Looking back at it all now, I feel like I should have grown frustrated of such confusing principles that these preachers present to me, and turned to the warm embraces of Atheism. However,I was quite the naive teenager, and I was scared of the wrath of 'god' like anything. I would read the Qu'ran in a foreign tongue that I barely understood, and try to pray five times a day as fast as I can, so that I may be saved from eternal suffering in the underworld. I felt very proud, as I saw my friends around me ignore these very same principles. I thought I'd have Heaven all to myself with the way things were going.

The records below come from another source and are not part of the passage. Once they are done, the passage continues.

Setup of job 6903:
// bfcpu_core
module bfcpu_core
(
    input  logic CLK,
    input  logic RES_N,
    output logic        BUS_REQ,
    output logic        BUS_WRITE,
    output logic [15:0] BUS_ADDR,
    output logic [ 7:0] BUS_WDATA,
    input  logic [ 7:0] BUS_RDATA,
    input  logic        BUS_RDY,
    output logic        IO_REQ,
    output logic        IO_WRITE,
    output logic [ 1:0] IO_ADDR,
    output logic [ 7:0] IO_WDATA,
    input  logic [ 7:0] IO_RDATA,
    input  logic        IO_RDY
);
logic        if_req;
logic [15:0] if_addr;
logic [ 3:0] if_code;
logic        if_rdy;
logic        dm_req;
logic        dm_write;
logic [14:0] dm_addr;
logic [ 7:0] dm_wdata;
logic [ 7:0] dm_rdata;
logic        dm_rdy;
CPU U_CPU
(
    .CLK (CLK),
    .RES (~RES_N),
    .IF_REQ  (if_req),
    .IF_ADDR (if_addr),
    .IF_CODE (if_code),
    .IF_RDY  (if_rdy),
    .DM_REQ   (dm_req),
    .DM_WRITE (dm_write),
    .DM_ADDR  (dm_addr),
    .DM_WDATA (dm_wdata),
    .DM_RDATA (dm_rdata),
    .DM_RDY   (dm_rdy),
    .IO_REQ   (IO_REQ),
    .IO_WRITE (IO_WRITE),
    .IO_ADDR  (IO_ADDR),
  ...
make LEC_CHECK=0 ABC_AREA=1 CAP_MARGIN=20 CELL_PAD_IN_SITES_DETAIL_PLACEMENT=1 CORE_ASPECT_RATIO=0.65 CORE_MARGIN=2 CORE_UTILIZATION=70 CTS_CLUSTER_DIAMETER=331 MAX_ROUTING_LAYER=met4 MIN_ROUTING_LAYER=met1 SLEW_MARGIN=20 TNS_END_PERCENT=70 finish   # period 10.0 ns
run.sh (not shown) runs the stock make flow with config.mk's settings and CLKGATE_MAP_FILE=.
Job 6903 did not make it past detailed placement, where a tool error ended it.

As luck would have it, I really did find the true meaning of religion in a holy place - it wasn't a mosque but it was a physics classroom. As soon as I entered this class for the first time, this distinctive looking, skinny old man was lecturing the class about the metaphorical nature of the Qu'ran. I began to get the feeling that I was in the wrong classroom, but I still took a seat, as his words began to fill my head with answers, that I had been seeking for half of my lifetime. He was telling us how preachers often dictate the meaning of each verse in the Qu'ran, rather than leaving it to the perception of the people. He explained to us, how the magic of the book is that it is written in metaphors, and how to each individual it presents a different meaning. Religion finally made sense again, and that's when I began my own spiritual journey to discover my own beliefs. That day I went home, and opened a very dusty copy of the English translation of the Qu'ran for the first time in my life. I was told by my preacher at a young age a lot of Muslim beliefs that seemed terrible. He told me of beliefs that dictated that, every non-muslim is to go to Hell, if anyone sees a single hair of a woman that woman is to go to hell, and many other such ridiculous beliefs, that didn't add up in my mind. According to his laws or should I say, 'god's' laws, everyone was to go to hell, for no woman in my family covered their hair. I could also never bring myself to believe that people whose only fault was being born into another religion, would suffer eternally. Soon I discovered that Qu'ran said no such things, and uncovered all such propagandas that are being spread in this subcontinental muslim community. It was the greatest lesson that I'd ever learnt: never to take anyone's word for anything and to think for oneself. These ideas that I began to generate were my only true possessions. In the end, I stopped fearing 'god' and started loving God.